HOW TO COMPLETE THIS TASK: All lines holding the word "spread" are to be copied from the records beneath.

....................

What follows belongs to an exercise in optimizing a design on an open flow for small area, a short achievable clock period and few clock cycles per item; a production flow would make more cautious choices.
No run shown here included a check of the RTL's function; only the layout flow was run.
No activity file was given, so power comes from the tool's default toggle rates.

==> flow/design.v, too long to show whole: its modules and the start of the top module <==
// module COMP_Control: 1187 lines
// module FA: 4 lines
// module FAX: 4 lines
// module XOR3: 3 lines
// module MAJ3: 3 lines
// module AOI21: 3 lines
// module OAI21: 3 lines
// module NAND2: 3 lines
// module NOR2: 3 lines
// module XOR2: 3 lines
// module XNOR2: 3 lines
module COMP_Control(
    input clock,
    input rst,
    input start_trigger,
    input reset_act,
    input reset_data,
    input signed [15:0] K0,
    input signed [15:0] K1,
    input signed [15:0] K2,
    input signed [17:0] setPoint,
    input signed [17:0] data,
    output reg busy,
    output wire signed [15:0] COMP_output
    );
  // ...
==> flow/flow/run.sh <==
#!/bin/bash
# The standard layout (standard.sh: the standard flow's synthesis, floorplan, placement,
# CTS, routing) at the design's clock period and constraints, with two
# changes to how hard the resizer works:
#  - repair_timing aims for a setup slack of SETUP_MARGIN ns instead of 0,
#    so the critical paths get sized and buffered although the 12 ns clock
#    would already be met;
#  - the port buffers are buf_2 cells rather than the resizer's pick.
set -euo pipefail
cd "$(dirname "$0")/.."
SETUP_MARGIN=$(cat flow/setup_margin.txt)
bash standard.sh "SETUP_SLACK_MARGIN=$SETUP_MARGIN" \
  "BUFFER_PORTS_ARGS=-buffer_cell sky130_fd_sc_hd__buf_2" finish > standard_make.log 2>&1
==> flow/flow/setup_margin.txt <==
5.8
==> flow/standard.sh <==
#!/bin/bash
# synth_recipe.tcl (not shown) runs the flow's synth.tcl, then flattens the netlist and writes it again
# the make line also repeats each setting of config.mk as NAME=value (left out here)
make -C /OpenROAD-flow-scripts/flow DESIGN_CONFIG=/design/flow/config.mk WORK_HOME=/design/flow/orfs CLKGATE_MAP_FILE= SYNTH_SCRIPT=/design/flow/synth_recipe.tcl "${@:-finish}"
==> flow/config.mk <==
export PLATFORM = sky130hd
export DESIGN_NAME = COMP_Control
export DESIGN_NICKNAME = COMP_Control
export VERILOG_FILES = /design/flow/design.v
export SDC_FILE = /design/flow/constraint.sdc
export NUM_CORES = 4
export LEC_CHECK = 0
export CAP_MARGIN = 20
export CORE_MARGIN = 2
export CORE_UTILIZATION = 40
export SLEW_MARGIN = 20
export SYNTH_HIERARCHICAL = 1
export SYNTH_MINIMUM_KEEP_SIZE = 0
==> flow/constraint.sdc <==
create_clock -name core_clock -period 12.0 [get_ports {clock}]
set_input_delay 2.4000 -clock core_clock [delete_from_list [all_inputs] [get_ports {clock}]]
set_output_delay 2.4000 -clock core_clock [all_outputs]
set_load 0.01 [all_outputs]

....................

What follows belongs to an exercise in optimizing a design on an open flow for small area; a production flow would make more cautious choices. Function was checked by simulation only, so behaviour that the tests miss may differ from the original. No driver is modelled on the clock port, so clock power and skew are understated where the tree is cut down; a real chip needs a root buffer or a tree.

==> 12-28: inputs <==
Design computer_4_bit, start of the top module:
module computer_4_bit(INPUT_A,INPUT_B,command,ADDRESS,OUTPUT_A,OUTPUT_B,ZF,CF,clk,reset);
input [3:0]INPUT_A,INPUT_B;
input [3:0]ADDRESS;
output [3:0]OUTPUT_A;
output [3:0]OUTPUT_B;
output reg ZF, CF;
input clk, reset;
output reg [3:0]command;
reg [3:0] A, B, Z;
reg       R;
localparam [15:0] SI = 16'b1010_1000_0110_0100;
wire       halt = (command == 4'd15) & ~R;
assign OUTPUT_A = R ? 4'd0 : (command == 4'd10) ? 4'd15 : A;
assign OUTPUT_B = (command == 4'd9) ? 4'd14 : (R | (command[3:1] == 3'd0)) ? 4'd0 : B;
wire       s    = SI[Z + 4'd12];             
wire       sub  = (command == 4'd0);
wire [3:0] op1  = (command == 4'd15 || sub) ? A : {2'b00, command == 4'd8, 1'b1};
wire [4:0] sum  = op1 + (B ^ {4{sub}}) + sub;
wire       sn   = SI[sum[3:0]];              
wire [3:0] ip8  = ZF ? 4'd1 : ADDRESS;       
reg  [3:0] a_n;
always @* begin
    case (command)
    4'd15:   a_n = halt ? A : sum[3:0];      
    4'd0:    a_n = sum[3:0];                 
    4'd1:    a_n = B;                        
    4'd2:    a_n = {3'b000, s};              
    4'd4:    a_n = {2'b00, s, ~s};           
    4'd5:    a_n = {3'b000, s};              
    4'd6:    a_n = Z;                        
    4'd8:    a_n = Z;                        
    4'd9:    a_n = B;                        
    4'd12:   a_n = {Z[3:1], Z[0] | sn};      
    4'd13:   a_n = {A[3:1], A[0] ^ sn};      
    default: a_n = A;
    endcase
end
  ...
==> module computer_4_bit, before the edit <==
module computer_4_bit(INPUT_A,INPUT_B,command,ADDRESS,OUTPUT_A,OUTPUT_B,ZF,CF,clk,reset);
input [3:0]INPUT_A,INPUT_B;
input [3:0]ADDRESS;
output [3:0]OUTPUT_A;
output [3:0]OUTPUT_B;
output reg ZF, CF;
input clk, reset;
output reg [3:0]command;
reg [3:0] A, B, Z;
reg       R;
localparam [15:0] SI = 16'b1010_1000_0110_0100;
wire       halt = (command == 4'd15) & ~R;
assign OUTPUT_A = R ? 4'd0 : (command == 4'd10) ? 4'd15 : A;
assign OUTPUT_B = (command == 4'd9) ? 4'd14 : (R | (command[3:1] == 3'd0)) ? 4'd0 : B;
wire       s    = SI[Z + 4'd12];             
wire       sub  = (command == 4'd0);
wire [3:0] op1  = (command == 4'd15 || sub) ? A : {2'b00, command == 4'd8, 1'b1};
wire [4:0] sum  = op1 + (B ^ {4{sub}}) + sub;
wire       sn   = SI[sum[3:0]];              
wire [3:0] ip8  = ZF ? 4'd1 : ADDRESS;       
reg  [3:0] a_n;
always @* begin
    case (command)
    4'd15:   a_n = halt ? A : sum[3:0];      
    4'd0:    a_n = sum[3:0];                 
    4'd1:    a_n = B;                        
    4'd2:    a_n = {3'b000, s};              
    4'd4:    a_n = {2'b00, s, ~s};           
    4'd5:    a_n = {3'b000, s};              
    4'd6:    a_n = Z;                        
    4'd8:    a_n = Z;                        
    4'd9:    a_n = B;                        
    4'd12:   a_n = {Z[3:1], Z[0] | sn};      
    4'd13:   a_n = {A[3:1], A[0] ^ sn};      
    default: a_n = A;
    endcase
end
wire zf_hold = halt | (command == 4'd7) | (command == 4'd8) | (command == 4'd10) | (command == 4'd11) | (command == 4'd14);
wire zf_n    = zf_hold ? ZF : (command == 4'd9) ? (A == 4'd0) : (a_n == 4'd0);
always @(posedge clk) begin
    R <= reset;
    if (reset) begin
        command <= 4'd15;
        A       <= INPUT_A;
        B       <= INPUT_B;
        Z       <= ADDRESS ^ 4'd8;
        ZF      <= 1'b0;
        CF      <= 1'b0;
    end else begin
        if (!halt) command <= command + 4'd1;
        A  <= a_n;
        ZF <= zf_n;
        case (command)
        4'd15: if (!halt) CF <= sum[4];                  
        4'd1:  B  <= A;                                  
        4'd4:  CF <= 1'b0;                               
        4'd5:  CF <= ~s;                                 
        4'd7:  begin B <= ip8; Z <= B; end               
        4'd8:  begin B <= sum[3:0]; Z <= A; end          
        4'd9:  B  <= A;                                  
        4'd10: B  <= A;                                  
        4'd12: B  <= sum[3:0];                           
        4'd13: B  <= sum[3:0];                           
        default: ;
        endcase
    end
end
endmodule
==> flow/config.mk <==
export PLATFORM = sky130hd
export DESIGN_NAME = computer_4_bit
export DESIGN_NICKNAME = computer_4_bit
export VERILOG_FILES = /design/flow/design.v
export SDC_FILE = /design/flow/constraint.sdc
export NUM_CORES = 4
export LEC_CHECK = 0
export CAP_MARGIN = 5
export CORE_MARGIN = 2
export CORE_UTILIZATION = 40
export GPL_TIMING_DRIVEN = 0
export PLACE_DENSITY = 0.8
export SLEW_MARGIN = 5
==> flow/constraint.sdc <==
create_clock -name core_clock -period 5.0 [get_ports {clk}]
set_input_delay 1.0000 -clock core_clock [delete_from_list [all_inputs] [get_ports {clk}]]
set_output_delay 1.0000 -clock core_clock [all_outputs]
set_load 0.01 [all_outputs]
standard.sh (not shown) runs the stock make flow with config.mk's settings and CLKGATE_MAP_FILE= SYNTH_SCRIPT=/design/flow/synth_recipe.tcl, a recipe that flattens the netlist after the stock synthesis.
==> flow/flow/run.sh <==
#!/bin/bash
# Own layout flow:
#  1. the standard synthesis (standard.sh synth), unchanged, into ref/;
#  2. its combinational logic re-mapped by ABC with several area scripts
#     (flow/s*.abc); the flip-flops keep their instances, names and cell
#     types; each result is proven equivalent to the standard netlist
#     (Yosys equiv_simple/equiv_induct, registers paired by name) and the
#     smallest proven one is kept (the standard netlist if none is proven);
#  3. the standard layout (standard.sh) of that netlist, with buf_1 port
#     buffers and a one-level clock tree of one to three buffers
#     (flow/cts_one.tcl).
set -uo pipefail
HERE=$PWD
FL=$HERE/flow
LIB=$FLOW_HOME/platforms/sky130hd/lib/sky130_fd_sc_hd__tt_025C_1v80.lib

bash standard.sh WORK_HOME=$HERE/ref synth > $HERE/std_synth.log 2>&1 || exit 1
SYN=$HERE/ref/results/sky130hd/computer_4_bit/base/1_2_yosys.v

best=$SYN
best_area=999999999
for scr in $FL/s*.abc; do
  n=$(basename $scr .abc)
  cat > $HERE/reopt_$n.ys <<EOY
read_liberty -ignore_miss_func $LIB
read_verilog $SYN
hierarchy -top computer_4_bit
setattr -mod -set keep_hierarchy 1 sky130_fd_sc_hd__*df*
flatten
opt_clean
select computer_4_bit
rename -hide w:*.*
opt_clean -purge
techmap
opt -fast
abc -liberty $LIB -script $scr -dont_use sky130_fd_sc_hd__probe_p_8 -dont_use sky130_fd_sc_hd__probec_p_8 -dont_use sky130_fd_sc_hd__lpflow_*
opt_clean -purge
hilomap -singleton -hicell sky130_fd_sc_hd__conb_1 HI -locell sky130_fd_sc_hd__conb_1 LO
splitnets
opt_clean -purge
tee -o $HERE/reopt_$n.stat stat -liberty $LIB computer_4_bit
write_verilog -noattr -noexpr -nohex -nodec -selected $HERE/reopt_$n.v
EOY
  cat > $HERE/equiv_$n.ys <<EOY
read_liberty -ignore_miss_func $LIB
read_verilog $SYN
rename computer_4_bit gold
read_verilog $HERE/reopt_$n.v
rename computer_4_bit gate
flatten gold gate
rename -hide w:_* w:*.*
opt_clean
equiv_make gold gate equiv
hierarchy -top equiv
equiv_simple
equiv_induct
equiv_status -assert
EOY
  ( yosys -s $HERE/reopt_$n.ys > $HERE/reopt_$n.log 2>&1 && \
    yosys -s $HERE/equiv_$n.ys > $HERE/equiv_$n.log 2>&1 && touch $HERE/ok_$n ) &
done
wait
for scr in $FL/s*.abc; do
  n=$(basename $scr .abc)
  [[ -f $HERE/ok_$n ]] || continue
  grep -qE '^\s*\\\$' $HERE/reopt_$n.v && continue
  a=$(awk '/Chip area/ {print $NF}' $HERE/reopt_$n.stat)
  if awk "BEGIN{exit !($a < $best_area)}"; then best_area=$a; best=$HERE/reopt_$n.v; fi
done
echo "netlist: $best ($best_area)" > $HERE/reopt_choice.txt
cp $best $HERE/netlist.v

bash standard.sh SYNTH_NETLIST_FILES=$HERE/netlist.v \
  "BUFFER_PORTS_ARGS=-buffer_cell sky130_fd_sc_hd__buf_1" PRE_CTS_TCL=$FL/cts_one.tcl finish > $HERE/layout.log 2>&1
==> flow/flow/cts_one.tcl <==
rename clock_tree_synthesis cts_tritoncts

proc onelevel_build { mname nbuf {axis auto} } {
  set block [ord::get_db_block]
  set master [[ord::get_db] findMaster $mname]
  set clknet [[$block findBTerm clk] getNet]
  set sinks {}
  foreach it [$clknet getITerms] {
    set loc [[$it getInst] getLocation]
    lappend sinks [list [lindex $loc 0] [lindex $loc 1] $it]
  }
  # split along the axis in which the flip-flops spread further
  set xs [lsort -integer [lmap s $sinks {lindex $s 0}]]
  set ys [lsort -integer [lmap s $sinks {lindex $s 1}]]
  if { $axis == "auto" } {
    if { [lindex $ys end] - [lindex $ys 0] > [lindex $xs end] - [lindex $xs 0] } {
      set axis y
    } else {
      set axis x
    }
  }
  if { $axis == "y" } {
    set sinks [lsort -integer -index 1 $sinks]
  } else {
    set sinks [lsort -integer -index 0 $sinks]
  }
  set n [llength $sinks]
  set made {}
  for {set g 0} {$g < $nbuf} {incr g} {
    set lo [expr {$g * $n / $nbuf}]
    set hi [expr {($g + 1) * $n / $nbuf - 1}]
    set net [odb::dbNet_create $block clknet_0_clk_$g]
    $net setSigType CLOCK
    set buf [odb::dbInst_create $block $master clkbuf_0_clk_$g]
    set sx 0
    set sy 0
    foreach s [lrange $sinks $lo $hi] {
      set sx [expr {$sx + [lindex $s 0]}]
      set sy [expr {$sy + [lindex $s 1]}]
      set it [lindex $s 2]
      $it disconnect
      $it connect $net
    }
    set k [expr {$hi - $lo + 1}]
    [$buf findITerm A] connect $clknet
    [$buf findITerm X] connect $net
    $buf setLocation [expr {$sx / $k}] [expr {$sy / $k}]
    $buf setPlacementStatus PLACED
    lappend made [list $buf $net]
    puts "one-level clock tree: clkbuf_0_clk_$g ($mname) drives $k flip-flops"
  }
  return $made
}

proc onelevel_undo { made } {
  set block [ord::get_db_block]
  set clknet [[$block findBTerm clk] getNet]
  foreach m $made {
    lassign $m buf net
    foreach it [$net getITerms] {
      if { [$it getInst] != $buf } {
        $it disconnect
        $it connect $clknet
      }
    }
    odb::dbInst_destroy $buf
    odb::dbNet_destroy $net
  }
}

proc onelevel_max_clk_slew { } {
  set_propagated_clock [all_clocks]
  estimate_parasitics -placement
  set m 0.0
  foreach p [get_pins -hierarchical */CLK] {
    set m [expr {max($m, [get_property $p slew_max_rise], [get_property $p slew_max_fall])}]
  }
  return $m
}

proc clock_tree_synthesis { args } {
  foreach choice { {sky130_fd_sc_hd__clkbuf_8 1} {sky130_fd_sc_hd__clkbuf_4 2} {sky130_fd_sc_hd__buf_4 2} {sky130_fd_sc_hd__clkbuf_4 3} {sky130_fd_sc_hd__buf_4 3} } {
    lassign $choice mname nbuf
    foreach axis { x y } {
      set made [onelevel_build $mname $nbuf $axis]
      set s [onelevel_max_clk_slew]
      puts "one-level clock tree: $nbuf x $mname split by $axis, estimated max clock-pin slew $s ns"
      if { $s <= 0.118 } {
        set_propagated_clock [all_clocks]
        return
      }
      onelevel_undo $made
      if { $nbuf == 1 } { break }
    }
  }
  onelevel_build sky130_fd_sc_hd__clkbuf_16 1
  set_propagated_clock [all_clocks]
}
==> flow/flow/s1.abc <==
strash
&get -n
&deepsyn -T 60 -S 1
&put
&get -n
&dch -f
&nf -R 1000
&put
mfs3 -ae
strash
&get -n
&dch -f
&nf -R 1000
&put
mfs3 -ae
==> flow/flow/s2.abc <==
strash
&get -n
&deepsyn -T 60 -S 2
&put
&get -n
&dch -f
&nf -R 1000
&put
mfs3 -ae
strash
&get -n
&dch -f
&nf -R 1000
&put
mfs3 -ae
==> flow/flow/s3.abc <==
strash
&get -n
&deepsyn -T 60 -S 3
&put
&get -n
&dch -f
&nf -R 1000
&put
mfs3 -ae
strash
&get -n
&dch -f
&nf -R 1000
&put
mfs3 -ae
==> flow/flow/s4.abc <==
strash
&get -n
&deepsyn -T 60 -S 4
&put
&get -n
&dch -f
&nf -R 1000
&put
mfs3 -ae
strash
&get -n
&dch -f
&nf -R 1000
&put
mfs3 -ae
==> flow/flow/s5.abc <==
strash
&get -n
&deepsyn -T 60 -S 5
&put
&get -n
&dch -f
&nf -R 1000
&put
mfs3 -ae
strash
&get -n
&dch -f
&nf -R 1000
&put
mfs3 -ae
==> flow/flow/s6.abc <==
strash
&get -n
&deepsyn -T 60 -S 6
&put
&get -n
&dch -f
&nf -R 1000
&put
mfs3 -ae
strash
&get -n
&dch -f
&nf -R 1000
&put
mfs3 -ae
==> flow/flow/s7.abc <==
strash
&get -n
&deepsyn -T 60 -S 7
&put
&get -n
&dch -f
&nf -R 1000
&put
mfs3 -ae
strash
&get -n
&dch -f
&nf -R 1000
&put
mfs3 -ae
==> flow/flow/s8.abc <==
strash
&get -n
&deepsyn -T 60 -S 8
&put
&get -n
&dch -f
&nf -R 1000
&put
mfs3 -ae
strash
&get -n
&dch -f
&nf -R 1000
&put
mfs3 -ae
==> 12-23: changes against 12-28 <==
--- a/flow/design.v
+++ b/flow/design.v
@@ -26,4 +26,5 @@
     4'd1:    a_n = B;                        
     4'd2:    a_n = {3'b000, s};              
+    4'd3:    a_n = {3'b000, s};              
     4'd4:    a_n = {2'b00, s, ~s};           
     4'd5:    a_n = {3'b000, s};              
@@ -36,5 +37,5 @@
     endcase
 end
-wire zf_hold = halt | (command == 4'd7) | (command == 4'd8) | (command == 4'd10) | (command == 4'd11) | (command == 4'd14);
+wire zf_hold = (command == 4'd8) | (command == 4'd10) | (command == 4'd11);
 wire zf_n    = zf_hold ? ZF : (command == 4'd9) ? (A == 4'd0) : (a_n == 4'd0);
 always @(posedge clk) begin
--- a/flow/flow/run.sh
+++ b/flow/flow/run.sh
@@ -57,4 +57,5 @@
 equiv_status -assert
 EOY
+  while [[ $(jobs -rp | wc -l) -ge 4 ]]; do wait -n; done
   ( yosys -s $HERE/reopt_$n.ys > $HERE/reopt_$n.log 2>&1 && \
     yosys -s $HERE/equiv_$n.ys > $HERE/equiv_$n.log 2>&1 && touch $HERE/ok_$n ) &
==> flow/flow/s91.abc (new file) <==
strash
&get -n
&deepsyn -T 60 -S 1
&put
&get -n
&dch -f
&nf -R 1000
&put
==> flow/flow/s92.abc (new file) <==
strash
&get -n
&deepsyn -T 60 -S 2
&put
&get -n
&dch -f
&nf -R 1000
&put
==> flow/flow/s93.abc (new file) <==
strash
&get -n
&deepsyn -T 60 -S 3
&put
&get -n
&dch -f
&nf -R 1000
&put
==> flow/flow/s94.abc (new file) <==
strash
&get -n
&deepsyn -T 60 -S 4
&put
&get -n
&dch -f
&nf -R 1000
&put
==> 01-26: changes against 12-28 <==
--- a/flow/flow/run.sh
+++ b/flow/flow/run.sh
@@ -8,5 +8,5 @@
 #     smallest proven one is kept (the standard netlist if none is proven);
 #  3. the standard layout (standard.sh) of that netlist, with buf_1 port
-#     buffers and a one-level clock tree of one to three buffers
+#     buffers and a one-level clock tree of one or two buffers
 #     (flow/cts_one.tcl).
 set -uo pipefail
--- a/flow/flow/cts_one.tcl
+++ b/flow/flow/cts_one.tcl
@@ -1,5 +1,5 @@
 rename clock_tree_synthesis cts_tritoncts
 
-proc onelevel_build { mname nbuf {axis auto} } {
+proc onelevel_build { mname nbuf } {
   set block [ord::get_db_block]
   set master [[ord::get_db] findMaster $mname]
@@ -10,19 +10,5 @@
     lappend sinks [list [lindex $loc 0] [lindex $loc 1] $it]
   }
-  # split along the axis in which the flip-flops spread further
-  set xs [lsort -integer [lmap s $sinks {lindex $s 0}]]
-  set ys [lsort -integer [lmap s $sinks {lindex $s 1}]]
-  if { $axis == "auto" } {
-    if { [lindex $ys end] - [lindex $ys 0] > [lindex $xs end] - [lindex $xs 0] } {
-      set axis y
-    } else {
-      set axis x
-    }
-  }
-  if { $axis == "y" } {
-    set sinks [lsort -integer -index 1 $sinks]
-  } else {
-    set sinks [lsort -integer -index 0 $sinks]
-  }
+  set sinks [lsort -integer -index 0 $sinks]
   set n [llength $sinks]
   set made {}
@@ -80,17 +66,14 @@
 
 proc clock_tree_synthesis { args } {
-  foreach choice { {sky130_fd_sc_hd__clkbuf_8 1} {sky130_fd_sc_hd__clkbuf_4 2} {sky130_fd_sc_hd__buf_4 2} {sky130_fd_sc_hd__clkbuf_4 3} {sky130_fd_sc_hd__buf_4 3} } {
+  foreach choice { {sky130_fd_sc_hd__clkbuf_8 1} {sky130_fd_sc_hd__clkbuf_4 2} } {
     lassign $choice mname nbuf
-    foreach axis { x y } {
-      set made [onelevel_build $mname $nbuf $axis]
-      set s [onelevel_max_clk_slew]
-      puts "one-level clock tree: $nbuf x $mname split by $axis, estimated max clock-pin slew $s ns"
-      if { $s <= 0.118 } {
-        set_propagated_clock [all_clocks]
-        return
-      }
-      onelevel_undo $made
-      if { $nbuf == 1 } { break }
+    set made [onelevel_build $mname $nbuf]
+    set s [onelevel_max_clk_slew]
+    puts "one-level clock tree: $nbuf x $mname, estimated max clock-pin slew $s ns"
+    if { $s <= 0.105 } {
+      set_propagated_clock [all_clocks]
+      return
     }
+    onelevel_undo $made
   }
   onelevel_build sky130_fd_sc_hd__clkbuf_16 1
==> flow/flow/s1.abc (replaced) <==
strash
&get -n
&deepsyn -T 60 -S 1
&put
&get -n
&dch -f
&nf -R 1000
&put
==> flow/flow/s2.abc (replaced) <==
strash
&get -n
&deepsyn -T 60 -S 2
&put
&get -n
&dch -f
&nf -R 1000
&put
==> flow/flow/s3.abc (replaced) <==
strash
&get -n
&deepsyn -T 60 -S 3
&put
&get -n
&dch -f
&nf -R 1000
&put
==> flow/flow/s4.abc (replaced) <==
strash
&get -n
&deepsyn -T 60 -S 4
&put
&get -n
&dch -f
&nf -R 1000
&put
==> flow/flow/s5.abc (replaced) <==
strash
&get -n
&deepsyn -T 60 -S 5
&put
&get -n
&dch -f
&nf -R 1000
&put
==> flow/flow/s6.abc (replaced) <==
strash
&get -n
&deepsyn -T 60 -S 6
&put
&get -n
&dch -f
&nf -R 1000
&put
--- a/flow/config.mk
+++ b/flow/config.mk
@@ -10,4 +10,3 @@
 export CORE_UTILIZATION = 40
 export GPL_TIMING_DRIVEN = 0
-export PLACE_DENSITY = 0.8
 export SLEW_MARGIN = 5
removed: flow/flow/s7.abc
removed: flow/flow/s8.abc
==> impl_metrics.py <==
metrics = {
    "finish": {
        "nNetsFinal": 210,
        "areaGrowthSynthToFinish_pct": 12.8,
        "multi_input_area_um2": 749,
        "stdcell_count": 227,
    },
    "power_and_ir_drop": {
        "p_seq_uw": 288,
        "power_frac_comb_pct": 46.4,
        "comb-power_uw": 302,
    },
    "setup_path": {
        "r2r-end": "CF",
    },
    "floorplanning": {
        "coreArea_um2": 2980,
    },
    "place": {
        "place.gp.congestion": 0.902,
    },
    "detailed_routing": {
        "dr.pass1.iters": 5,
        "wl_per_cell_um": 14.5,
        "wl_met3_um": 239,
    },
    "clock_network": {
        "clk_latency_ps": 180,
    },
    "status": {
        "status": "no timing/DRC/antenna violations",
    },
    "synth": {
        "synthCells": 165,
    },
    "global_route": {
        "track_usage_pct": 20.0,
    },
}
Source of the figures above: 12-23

....................

RESPONSE FOR THIS EXERCISE:
  # split along the axis in which the flip-flops spread further
-  # split along the axis in which the flip-flops spread further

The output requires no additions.